To do: Each line in the records below that has the word "bank" should be copied.

*** Opening Information supplied ***

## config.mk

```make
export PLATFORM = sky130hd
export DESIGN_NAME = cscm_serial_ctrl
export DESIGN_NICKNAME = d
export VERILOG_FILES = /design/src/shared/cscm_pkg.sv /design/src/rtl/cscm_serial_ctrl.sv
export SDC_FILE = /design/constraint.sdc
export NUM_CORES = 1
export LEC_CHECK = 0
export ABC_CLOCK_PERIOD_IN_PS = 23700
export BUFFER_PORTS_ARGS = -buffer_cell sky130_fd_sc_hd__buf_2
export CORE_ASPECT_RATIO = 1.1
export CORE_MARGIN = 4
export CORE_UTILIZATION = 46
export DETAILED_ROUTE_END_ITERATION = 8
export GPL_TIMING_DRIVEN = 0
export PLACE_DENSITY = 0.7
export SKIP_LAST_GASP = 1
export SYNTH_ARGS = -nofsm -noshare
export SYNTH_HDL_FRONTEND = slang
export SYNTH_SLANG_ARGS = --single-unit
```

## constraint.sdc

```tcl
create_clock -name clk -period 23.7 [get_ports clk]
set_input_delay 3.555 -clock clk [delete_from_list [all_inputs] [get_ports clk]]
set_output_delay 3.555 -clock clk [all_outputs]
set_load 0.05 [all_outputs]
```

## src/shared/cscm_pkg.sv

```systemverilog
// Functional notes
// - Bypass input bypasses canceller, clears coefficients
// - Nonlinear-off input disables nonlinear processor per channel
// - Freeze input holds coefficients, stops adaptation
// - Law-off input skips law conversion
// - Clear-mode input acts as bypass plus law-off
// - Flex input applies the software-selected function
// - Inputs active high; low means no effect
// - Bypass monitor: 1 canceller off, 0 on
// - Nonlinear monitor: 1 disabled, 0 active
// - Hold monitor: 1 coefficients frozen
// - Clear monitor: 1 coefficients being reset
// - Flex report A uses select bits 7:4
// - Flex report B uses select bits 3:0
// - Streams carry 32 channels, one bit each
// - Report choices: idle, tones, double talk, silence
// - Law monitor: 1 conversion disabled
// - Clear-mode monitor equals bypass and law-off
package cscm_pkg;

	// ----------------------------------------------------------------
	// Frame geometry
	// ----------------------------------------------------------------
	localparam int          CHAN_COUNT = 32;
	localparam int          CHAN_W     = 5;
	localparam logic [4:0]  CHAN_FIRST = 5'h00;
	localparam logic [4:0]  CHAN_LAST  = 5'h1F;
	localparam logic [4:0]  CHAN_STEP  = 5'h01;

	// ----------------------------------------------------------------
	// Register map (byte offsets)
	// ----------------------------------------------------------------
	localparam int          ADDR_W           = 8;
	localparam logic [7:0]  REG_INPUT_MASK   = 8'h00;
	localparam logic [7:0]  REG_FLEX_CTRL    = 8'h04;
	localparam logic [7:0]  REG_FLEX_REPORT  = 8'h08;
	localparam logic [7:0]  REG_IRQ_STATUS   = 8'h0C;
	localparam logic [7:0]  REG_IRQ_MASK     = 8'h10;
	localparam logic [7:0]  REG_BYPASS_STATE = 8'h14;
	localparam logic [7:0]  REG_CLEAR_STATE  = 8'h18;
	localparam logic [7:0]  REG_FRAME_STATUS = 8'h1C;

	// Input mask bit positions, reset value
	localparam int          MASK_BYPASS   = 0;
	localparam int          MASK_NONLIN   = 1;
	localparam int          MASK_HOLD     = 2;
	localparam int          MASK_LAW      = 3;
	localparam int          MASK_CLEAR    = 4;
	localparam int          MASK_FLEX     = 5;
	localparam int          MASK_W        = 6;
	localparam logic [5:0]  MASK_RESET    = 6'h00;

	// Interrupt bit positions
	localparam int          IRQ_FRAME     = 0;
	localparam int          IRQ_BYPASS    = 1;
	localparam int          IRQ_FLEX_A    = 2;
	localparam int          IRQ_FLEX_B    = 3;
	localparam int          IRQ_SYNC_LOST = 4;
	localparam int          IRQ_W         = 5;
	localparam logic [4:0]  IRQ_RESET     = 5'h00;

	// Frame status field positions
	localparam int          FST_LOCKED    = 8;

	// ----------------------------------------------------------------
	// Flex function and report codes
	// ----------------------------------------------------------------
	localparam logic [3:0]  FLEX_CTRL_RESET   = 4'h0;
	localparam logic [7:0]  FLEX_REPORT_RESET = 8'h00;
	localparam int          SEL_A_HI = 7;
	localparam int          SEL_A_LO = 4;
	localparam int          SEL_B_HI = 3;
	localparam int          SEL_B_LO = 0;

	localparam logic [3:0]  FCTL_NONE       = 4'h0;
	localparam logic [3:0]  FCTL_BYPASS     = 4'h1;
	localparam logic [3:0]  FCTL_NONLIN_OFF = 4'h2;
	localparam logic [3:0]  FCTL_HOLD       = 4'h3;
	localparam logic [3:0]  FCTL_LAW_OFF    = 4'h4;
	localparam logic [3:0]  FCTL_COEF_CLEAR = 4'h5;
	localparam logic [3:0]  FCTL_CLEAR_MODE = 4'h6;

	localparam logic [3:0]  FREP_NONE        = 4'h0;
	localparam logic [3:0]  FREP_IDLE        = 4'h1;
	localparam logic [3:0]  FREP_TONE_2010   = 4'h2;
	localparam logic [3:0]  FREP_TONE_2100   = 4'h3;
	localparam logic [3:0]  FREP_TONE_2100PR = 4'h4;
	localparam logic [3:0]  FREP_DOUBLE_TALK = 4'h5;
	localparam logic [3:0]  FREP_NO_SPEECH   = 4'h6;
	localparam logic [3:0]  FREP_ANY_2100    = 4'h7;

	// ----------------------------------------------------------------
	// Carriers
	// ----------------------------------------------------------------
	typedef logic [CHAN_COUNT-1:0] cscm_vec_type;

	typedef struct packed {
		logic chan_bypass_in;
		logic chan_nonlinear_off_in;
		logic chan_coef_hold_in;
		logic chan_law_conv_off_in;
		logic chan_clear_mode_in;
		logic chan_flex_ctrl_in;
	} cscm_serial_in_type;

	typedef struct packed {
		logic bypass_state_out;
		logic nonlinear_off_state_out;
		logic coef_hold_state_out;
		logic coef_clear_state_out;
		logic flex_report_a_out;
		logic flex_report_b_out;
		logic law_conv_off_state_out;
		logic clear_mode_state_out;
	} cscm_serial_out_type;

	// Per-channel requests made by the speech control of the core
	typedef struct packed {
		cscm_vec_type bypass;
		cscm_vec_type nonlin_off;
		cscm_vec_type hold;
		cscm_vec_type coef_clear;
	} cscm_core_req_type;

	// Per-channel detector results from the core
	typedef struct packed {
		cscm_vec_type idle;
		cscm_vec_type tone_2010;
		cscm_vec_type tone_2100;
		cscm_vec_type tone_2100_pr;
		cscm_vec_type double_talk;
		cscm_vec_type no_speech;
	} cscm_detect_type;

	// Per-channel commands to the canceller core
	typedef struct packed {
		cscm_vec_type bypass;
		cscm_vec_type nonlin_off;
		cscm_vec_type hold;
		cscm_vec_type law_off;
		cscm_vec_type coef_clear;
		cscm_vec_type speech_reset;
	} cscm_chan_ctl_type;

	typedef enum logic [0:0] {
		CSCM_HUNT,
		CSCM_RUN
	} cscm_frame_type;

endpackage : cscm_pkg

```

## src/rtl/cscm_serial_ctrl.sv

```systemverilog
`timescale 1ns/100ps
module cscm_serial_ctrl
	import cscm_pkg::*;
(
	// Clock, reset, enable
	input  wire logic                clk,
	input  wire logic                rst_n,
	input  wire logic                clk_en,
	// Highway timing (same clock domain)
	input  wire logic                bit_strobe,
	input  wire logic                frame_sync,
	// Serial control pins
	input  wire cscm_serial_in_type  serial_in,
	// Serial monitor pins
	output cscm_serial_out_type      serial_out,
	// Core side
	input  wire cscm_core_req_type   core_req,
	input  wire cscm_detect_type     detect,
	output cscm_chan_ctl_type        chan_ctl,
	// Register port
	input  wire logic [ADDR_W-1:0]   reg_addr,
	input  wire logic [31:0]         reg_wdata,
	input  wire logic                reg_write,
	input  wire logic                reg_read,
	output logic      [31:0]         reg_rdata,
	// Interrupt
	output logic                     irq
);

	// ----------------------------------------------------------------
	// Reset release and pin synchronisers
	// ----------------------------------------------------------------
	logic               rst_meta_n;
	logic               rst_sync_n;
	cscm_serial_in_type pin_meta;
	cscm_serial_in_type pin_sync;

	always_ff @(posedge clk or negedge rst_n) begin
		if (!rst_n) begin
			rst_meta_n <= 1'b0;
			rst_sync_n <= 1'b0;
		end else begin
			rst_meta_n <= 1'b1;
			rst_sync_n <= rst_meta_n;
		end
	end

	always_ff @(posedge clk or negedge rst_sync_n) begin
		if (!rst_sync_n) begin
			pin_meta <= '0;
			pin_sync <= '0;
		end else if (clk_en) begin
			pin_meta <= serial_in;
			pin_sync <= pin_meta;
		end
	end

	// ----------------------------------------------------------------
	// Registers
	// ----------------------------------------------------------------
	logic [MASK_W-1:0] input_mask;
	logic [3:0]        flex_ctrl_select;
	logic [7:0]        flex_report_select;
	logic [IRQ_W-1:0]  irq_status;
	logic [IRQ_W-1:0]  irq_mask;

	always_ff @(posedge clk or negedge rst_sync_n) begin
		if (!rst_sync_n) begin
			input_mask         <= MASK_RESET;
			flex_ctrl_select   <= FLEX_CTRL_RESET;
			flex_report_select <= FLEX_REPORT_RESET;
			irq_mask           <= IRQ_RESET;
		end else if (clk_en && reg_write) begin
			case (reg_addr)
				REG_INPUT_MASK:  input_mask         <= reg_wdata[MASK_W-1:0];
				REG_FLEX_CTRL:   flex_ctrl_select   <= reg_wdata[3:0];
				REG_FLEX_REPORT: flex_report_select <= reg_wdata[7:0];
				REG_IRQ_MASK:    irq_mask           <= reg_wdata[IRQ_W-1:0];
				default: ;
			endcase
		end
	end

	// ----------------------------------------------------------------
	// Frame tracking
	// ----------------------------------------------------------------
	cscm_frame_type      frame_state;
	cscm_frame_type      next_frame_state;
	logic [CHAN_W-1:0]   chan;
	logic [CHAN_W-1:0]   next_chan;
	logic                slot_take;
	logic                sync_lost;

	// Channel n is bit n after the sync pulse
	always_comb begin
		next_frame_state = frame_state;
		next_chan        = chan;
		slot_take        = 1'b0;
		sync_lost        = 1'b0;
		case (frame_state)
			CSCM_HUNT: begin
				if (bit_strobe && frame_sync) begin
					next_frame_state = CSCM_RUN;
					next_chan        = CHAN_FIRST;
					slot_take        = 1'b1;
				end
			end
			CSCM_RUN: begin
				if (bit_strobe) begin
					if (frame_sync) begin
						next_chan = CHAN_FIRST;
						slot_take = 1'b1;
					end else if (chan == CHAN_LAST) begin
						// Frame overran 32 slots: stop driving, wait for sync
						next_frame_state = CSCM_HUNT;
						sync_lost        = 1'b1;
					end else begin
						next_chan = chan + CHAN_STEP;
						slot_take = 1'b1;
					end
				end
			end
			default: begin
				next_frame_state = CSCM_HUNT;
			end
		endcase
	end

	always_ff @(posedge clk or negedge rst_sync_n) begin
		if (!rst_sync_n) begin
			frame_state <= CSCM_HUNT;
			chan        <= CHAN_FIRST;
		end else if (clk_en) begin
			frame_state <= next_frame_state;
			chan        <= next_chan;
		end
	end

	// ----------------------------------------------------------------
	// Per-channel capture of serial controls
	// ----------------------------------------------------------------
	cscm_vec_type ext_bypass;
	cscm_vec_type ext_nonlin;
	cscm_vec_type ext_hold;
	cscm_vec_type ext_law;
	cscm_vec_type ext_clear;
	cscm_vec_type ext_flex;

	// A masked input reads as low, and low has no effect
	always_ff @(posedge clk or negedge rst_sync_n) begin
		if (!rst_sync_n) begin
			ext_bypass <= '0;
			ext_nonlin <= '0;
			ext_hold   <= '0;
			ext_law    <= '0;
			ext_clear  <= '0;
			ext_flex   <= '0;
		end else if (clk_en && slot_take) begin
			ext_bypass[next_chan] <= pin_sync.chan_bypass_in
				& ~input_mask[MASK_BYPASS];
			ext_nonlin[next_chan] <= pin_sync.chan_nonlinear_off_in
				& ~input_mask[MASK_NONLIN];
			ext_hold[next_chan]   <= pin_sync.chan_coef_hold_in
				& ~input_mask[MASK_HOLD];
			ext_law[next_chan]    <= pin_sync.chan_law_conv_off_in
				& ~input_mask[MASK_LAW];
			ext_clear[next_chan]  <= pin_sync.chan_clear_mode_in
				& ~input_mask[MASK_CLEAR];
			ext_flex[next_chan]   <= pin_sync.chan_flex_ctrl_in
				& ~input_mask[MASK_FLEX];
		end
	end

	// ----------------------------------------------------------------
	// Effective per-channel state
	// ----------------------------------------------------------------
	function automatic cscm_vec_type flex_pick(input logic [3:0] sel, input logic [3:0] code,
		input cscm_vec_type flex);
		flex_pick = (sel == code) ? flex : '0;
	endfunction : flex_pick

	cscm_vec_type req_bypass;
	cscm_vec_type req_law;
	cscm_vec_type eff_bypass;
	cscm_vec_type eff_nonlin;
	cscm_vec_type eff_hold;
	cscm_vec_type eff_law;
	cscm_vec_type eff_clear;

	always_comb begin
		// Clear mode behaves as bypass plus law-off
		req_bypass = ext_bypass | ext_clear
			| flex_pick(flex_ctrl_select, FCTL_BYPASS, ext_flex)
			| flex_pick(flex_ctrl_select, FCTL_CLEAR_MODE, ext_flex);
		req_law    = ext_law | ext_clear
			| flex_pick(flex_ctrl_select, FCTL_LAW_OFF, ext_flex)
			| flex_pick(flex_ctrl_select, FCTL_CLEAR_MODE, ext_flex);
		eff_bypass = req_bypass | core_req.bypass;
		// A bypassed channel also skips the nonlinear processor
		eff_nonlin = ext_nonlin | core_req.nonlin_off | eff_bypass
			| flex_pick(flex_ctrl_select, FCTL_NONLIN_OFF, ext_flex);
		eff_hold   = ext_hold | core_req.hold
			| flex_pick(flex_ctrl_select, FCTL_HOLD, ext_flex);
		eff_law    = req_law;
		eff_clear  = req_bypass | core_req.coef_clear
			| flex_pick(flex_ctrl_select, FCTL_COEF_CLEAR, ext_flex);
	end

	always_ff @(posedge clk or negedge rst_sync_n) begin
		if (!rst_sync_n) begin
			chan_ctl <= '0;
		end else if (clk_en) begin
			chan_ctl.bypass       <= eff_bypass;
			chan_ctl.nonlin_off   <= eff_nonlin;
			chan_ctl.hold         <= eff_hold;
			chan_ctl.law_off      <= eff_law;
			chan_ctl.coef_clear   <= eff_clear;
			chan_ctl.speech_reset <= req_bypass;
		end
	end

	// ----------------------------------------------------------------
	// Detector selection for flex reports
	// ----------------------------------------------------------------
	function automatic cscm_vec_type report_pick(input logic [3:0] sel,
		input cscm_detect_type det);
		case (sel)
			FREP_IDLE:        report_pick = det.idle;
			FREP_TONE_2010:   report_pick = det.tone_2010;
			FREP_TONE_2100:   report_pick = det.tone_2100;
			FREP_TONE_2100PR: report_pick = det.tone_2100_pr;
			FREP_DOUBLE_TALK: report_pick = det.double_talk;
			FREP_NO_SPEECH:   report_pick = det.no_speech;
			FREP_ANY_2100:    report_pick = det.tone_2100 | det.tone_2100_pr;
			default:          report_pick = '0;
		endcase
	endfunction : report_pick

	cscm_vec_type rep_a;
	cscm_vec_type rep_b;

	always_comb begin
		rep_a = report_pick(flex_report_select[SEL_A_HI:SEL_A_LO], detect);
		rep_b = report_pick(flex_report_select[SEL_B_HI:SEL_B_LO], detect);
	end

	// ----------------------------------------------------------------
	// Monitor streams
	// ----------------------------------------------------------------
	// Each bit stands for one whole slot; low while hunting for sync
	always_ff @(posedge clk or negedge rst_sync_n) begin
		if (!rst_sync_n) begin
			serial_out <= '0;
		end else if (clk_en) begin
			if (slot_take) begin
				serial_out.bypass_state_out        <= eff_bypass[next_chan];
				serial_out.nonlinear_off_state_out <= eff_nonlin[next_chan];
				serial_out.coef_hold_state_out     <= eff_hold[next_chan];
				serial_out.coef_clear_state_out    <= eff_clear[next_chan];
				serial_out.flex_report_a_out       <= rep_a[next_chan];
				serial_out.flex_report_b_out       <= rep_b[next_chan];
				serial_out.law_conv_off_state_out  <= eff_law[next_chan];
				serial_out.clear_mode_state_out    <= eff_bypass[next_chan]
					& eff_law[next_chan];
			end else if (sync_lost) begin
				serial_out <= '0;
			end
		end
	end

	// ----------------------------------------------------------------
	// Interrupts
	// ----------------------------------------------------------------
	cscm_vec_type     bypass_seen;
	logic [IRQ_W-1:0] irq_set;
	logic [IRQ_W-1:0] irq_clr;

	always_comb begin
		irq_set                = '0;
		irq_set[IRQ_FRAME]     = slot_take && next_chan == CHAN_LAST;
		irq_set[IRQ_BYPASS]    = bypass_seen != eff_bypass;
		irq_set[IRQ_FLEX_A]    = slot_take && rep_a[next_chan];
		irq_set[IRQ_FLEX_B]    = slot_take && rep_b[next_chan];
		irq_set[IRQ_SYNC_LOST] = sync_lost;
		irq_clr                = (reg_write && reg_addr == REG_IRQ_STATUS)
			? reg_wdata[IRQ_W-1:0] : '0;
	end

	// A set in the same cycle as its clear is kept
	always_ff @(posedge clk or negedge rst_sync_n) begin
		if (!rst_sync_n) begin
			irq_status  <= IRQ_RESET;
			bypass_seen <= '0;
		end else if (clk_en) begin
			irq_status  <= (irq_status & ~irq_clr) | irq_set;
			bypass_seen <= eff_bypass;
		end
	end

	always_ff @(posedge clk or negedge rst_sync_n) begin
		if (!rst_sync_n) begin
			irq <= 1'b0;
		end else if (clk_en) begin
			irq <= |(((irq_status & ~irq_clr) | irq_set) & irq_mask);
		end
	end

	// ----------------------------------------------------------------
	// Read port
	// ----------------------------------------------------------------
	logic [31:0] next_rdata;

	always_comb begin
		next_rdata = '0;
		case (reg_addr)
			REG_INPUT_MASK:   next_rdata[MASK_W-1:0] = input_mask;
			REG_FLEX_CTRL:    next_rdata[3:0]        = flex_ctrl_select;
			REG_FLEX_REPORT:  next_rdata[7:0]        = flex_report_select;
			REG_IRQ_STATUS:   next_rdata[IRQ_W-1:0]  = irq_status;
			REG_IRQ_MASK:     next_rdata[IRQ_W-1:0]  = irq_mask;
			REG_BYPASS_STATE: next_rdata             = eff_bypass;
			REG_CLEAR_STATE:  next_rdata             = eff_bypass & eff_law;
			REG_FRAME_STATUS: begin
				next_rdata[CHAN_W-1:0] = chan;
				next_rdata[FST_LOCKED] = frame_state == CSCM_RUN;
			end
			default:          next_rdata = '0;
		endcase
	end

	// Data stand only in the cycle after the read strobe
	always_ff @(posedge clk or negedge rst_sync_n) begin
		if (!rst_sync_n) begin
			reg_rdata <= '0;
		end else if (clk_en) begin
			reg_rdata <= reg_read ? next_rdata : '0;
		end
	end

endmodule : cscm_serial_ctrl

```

*** Closing Information supplied ***
*** Opening Information supplied ***

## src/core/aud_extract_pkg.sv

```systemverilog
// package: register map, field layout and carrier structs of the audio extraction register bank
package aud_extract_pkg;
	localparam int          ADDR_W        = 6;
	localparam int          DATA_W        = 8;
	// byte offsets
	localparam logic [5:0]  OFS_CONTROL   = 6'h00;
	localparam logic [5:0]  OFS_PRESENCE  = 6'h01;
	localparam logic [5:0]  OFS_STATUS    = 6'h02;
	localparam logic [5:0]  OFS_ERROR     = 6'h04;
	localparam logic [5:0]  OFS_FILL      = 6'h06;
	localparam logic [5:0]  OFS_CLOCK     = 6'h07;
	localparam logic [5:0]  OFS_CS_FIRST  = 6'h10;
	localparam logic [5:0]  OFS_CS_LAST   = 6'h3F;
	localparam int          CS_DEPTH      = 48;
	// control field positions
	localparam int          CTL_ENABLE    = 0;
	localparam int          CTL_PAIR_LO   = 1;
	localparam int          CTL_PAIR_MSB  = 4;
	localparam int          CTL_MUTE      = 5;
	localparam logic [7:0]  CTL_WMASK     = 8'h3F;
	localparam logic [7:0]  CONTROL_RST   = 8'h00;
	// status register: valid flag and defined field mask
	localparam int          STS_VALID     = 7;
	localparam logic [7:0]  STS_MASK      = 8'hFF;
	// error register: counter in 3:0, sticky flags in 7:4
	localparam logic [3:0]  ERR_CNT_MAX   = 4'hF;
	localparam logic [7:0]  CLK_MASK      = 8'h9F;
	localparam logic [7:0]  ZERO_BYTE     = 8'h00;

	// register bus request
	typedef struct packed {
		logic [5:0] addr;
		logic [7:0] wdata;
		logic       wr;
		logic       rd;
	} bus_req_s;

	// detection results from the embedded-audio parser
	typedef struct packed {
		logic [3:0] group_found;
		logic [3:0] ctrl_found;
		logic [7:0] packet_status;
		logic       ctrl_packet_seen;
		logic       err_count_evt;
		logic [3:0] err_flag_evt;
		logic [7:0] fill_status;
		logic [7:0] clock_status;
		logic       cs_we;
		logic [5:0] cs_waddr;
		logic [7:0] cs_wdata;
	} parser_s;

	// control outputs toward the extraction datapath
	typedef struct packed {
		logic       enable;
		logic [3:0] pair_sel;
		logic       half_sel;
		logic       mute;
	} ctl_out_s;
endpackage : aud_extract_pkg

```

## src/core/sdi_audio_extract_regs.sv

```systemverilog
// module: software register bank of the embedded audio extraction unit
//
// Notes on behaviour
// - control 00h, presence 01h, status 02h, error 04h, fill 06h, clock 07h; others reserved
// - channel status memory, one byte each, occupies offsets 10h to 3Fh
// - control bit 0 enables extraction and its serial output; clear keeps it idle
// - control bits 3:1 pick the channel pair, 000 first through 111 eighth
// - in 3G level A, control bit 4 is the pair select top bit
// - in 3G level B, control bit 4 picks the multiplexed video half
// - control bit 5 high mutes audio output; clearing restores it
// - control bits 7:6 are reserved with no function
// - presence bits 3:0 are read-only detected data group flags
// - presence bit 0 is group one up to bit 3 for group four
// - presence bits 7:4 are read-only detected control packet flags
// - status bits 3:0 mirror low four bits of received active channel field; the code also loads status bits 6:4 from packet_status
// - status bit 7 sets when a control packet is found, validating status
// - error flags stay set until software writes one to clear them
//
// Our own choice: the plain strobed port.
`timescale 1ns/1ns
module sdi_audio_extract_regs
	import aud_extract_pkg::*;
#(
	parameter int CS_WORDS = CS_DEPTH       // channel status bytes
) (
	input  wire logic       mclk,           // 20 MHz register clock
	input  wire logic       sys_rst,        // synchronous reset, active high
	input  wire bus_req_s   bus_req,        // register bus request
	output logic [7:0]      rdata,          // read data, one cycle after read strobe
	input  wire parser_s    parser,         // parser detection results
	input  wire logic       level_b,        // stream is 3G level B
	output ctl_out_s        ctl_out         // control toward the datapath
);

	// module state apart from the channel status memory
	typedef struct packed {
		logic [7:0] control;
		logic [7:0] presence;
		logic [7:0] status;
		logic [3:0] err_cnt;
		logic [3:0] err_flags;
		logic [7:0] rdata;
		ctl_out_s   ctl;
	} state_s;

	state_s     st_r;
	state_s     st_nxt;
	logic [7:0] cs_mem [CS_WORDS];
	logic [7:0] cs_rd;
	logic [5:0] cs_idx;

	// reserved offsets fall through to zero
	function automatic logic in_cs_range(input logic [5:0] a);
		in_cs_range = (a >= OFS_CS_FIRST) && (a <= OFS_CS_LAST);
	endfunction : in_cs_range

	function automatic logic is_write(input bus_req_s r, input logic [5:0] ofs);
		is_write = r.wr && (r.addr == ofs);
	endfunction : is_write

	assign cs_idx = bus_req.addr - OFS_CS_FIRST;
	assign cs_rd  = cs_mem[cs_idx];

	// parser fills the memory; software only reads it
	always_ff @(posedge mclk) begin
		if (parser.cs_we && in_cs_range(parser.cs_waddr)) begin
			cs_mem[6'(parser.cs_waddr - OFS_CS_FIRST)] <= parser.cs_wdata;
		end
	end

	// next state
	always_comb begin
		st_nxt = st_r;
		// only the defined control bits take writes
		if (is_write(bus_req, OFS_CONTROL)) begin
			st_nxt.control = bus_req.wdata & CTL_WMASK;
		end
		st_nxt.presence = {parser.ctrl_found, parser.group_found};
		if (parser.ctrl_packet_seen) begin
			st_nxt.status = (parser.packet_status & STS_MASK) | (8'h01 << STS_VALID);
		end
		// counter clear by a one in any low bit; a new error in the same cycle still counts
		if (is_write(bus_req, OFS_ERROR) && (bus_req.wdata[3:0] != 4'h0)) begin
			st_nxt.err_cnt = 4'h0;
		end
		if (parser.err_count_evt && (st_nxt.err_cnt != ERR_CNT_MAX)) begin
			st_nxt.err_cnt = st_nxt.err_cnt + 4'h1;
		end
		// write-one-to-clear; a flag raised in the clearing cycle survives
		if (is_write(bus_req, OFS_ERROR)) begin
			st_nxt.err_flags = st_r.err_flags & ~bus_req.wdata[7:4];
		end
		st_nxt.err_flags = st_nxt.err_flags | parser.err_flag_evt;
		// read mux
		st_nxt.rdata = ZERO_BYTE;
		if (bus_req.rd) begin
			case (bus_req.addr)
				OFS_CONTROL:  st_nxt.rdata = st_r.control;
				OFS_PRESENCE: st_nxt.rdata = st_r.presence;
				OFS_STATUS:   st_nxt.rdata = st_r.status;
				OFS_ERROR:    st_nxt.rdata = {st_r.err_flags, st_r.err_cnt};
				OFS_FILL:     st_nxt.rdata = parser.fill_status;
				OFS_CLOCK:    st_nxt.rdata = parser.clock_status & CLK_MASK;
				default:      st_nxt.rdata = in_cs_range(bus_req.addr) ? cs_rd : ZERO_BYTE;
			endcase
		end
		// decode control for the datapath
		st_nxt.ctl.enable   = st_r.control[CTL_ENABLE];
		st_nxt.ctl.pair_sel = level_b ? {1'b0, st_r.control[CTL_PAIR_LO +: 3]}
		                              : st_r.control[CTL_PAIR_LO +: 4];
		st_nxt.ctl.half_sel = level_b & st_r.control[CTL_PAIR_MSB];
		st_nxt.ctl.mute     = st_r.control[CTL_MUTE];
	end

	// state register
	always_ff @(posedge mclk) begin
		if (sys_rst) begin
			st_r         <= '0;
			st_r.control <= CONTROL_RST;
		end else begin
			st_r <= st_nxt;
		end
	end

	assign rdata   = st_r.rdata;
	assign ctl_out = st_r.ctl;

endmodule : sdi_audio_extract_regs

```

*** Closing Information supplied ***

Exercise output:
// package: register map, field layout and carrier structs of the audio extraction register bank
// module: software register bank of the embedded audio extraction unit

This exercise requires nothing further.